**src/rtl/mme_pkg.sv**
```systemverilog
// Package for the matrix multiply engine: field widths, opcodes, register
// indexes, the sequencer state type and the control word of the MAC pipeline.
// No dependencies.
`default_nettype none

package mme_pkg;

	// Fixed widths of the item fields and registers.
	localparam int ELEM_W    = 32;
	localparam int IDX_W     = 3;
	localparam int OP_W      = 2;
	localparam int CFG_W     = 4;
	localparam int CFG_IDX_W = 2;
	localparam int ACC_W     = 64;
	localparam int FRAC_W    = 16;

	// Opcodes of an input word.
	localparam logic [OP_W-1:0] OP_LOAD_A  = 2'd0;
	localparam logic [OP_W-1:0] OP_LOAD_B  = 2'd1;
	localparam logic [OP_W-1:0] OP_COMPUTE = 2'd2;

	// Configuration register indexes.
	localparam logic [CFG_IDX_W-1:0] REG_A_ROWS = 2'd0;
	localparam logic [CFG_IDX_W-1:0] REG_A_COLS = 2'd1;
	localparam logic [CFG_IDX_W-1:0] REG_B_ROWS = 2'd2;
	localparam logic [CFG_IDX_W-1:0] REG_B_COLS = 2'd3;

	localparam logic [CFG_W-1:0] CFG_RESET = 4'd4;

	// Sequencer states.
	typedef enum logic [1:0] {
		ST_IDLE,
		ST_RUN,
		ST_ERR,
		ST_WAIT
	} seq_state_t;

	// Control word that travels with each multiply through the pipeline.
	typedef struct packed {
		logic valid;
		logic first_k;
		logic last_k;
		logic last_elem;
		logic err;
	} mac_ctl_t;

endpackage

`default_nettype wire

```
**src/rtl/mme_mac.sv**
```systemverilog
// Multiply-accumulate pipeline: multiply, floor to Q16.16, accumulate and
// saturate, then register the result word. Uses mme_pkg.
`default_nettype none

module mme_mac #(
	parameter int CNT_W = 3,
	parameter int VALUE_WIDTH = 32
) (
	input  wire logic                              clk,
	input  wire logic                              arst_n,
	input  wire mme_pkg::mac_ctl_t                 ctl,
	input  wire logic        [CNT_W-1:0]           row,
	input  wire logic        [CNT_W-1:0]           col,
	input  wire logic signed [mme_pkg::ELEM_W-1:0] a_data,
	input  wire logic signed [mme_pkg::ELEM_W-1:0] b_data,
	output logic                                   result_valid,
	output logic signed      [mme_pkg::ELEM_W-1:0] prod_value,
	output logic             [mme_pkg::IDX_W-1:0]  prod_row,
	output logic             [mme_pkg::IDX_W-1:0]  prod_col,
	output logic                                   last_out,
	output logic                                   format_error
);

	localparam logic [mme_pkg::ACC_W-1:0] SAT_HI =
		(mme_pkg::ACC_W'(1) << (VALUE_WIDTH - 1)) - mme_pkg::ACC_W'(1);
	localparam logic [mme_pkg::ACC_W-1:0] SAT_LO = ~SAT_HI;

	mme_pkg::mac_ctl_t ctl_s1, ctl_s2, ctl_s3;
	logic [CNT_W-1:0] row_s1, row_s2, row_s3;
	logic [CNT_W-1:0] col_s1, col_s2, col_s3;
	logic signed [mme_pkg::ACC_W-1:0] prod_s2;
	logic signed [mme_pkg::ACC_W-1:0] acc_s3;
	logic signed [mme_pkg::ACC_W-1:0] sat_val;

	// Control words follow the memory latency and each pipeline stage.
	always_ff @(posedge clk or negedge arst_n) begin
		if (!arst_n) begin
			ctl_s1 <= '0;
			ctl_s2 <= '0;
			ctl_s3 <= '0;
		end else begin
			ctl_s1 <= ctl;
			ctl_s2 <= ctl_s1;
			ctl_s3 <= ctl_s2;
		end
	end

	// Indices of the product element travel along.
	always_ff @(posedge clk) begin
		row_s1 <= row;
		col_s1 <= col;
		row_s2 <= row_s1;
		col_s2 <= col_s1;
		row_s3 <= row_s2;
		col_s3 <= col_s2;
	end

	// Full Q32.32 product, floored to Q48.16 by an arithmetic shift.
	always_ff @(posedge clk) begin
		prod_s2 <= (mme_pkg::ACC_W'(a_data) * mme_pkg::ACC_W'(b_data)) >>> mme_pkg::FRAC_W;
	end

	// Accumulator restarts on the first term of each dot product.
	always_ff @(posedge clk) begin
		if (ctl_s2.valid) begin
			acc_s3 <= ctl_s2.first_k ? prod_s2 : acc_s3 + prod_s2;
		end
	end

	// Saturate the finished sum to the configured value width.
	always_comb begin
		if (acc_s3 > $signed(SAT_HI)) begin
			sat_val = $signed(SAT_HI);
		end else if (acc_s3 < $signed(SAT_LO)) begin
			sat_val = $signed(SAT_LO);
		end else begin
			sat_val = acc_s3;
		end
	end

	// Result strobe.
	always_ff @(posedge clk or negedge arst_n) begin
		if (!arst_n) begin
			result_valid <= 1'b0;
		end else begin
			result_valid <= ctl_s3.valid && (ctl_s3.last_k || ctl_s3.err);
		end
	end

	// Result word; an error word carries zero value and indices.
	always_ff @(posedge clk) begin
		if (ctl_s3.err) begin
			prod_value <= '0;
			prod_row   <= '0;
			prod_col   <= '0;
		end else begin
			prod_value <= mme_pkg::ELEM_W'(sat_val);
			prod_row   <= mme_pkg::IDX_W'(row_s3);
			prod_col   <= mme_pkg::IDX_W'(col_s3);
		end
		last_out     <= ctl_s3.last_elem;
		format_error <= ctl_s3.err;
	end

endmodule

`default_nettype wire

```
= = = = = = =
> **What to do**: Every line of the material should be transcribed without alteration.

> **Finished exercise**:
**src/rtl/mme_pkg.sv**
```systemverilog
// Package for the matrix multiply engine: field widths, opcodes, register
// indexes, the sequencer state type and the control word of the MAC pipeline.
// No dependencies.
`default_nettype none

package mme_pkg;

	// Fixed widths of the item fields and registers.
	localparam int ELEM_W    = 32;
	localparam int IDX_W     = 3;
	localparam int OP_W      = 2;
	localparam int CFG_W     = 4;
	localparam int CFG_IDX_W = 2;
	localparam int ACC_W     = 64;
	localparam int FRAC_W    = 16;

	// Opcodes of an input word.
	localparam logic [OP_W-1:0] OP_LOAD_A  = 2'd0;
	localparam logic [OP_W-1:0] OP_LOAD_B  = 2'd1;
	localparam logic [OP_W-1:0] OP_COMPUTE = 2'd2;

	// Configuration register indexes.
	localparam logic [CFG_IDX_W-1:0] REG_A_ROWS = 2'd0;
	localparam logic [CFG_IDX_W-1:0] REG_A_COLS = 2'd1;
	localparam logic [CFG_IDX_W-1:0] REG_B_ROWS = 2'd2;
	localparam logic [CFG_IDX_W-1:0] REG_B_COLS = 2'd3;

	localparam logic [CFG_W-1:0] CFG_RESET = 4'd4;

	// Sequencer states.
	typedef enum logic [1:0] {
		ST_IDLE,
		ST_RUN,
		ST_ERR,
		ST_WAIT
	} seq_state_t;

	// Control word that travels with each multiply through the pipeline.
	typedef struct packed {
		logic valid;
		logic first_k;
		logic last_k;
		logic last_elem;
		logic err;
	} mac_ctl_t;

endpackage

`default_nettype wire

```
**src/rtl/mme_mac.sv**
```systemverilog
// Multiply-accumulate pipeline: multiply, floor to Q16.16, accumulate and
// saturate, then register the result word. Uses mme_pkg.
`default_nettype none

module mme_mac #(
	parameter int CNT_W = 3,
	parameter int VALUE_WIDTH = 32
) (
	input  wire logic                              clk,
	input  wire logic                              arst_n,
	input  wire mme_pkg::mac_ctl_t                 ctl,
	input  wire logic        [CNT_W-1:0]           row,
	input  wire logic        [CNT_W-1:0]           col,
	input  wire logic signed [mme_pkg::ELEM_W-1:0] a_data,
	input  wire logic signed [mme_pkg::ELEM_W-1:0] b_data,
	output logic                                   result_valid,
	output logic signed      [mme_pkg::ELEM_W-1:0] prod_value,
	output logic             [mme_pkg::IDX_W-1:0]  prod_row,
	output logic             [mme_pkg::IDX_W-1:0]  prod_col,
	output logic                                   last_out,
	output logic                                   format_error
);

	localparam logic [mme_pkg::ACC_W-1:0] SAT_HI =
		(mme_pkg::ACC_W'(1) << (VALUE_WIDTH - 1)) - mme_pkg::ACC_W'(1);
	localparam logic [mme_pkg::ACC_W-1:0] SAT_LO = ~SAT_HI;

	mme_pkg::mac_ctl_t ctl_s1, ctl_s2, ctl_s3;
	logic [CNT_W-1:0] row_s1, row_s2, row_s3;
	logic [CNT_W-1:0] col_s1, col_s2, col_s3;
	logic signed [mme_pkg::ACC_W-1:0] prod_s2;
	logic signed [mme_pkg::ACC_W-1:0] acc_s3;
	logic signed [mme_pkg::ACC_W-1:0] sat_val;

	// Control words follow the memory latency and each pipeline stage.
	always_ff @(posedge clk or negedge arst_n) begin
		if (!arst_n) begin
			ctl_s1 <= '0;
			ctl_s2 <= '0;
			ctl_s3 <= '0;
		end else begin
			ctl_s1 <= ctl;
			ctl_s2 <= ctl_s1;
			ctl_s3 <= ctl_s2;
		end
	end

	// Indices of the product element travel along.
	always_ff @(posedge clk) begin
		row_s1 <= row;
		col_s1 <= col;
		row_s2 <= row_s1;
		col_s2 <= col_s1;
		row_s3 <= row_s2;
		col_s3 <= col_s2;
	end

	// Full Q32.32 product, floored to Q48.16 by an arithmetic shift.
	always_ff @(posedge clk) begin
		prod_s2 <= (mme_pkg::ACC_W'(a_data) * mme_pkg::ACC_W'(b_data)) >>> mme_pkg::FRAC_W;
	end

	// Accumulator restarts on the first term of each dot product.
	always_ff @(posedge clk) begin
		if (ctl_s2.valid) begin
			acc_s3 <= ctl_s2.first_k ? prod_s2 : acc_s3 + prod_s2;
		end
	end

	// Saturate the finished sum to the configured value width.
	always_comb begin
		if (acc_s3 > $signed(SAT_HI)) begin
			sat_val = $signed(SAT_HI);
		end else if (acc_s3 < $signed(SAT_LO)) begin
			sat_val = $signed(SAT_LO);
		end else begin
			sat_val = acc_s3;
		end
	end

	// Result strobe.
	always_ff @(posedge clk or negedge arst_n) begin
		if (!arst_n) begin
			result_valid <= 1'b0;
		end else begin
			result_valid <= ctl_s3.valid && (ctl_s3.last_k || ctl_s3.err);
		end
	end

	// Result word; an error word carries zero value and indices.
	always_ff @(posedge clk) begin
		if (ctl_s3.err) begin
			prod_value <= '0;
			prod_row   <= '0;
			prod_col   <= '0;
		end else begin
			prod_value <= mme_pkg::ELEM_W'(sat_val);
			prod_row   <= mme_pkg::IDX_W'(row_s3);
			prod_col   <= mme_pkg::IDX_W'(col_s3);
		end
		last_out     <= ctl_s3.last_elem;
		format_error <= ctl_s3.err;
	end

endmodule

`default_nettype wire

```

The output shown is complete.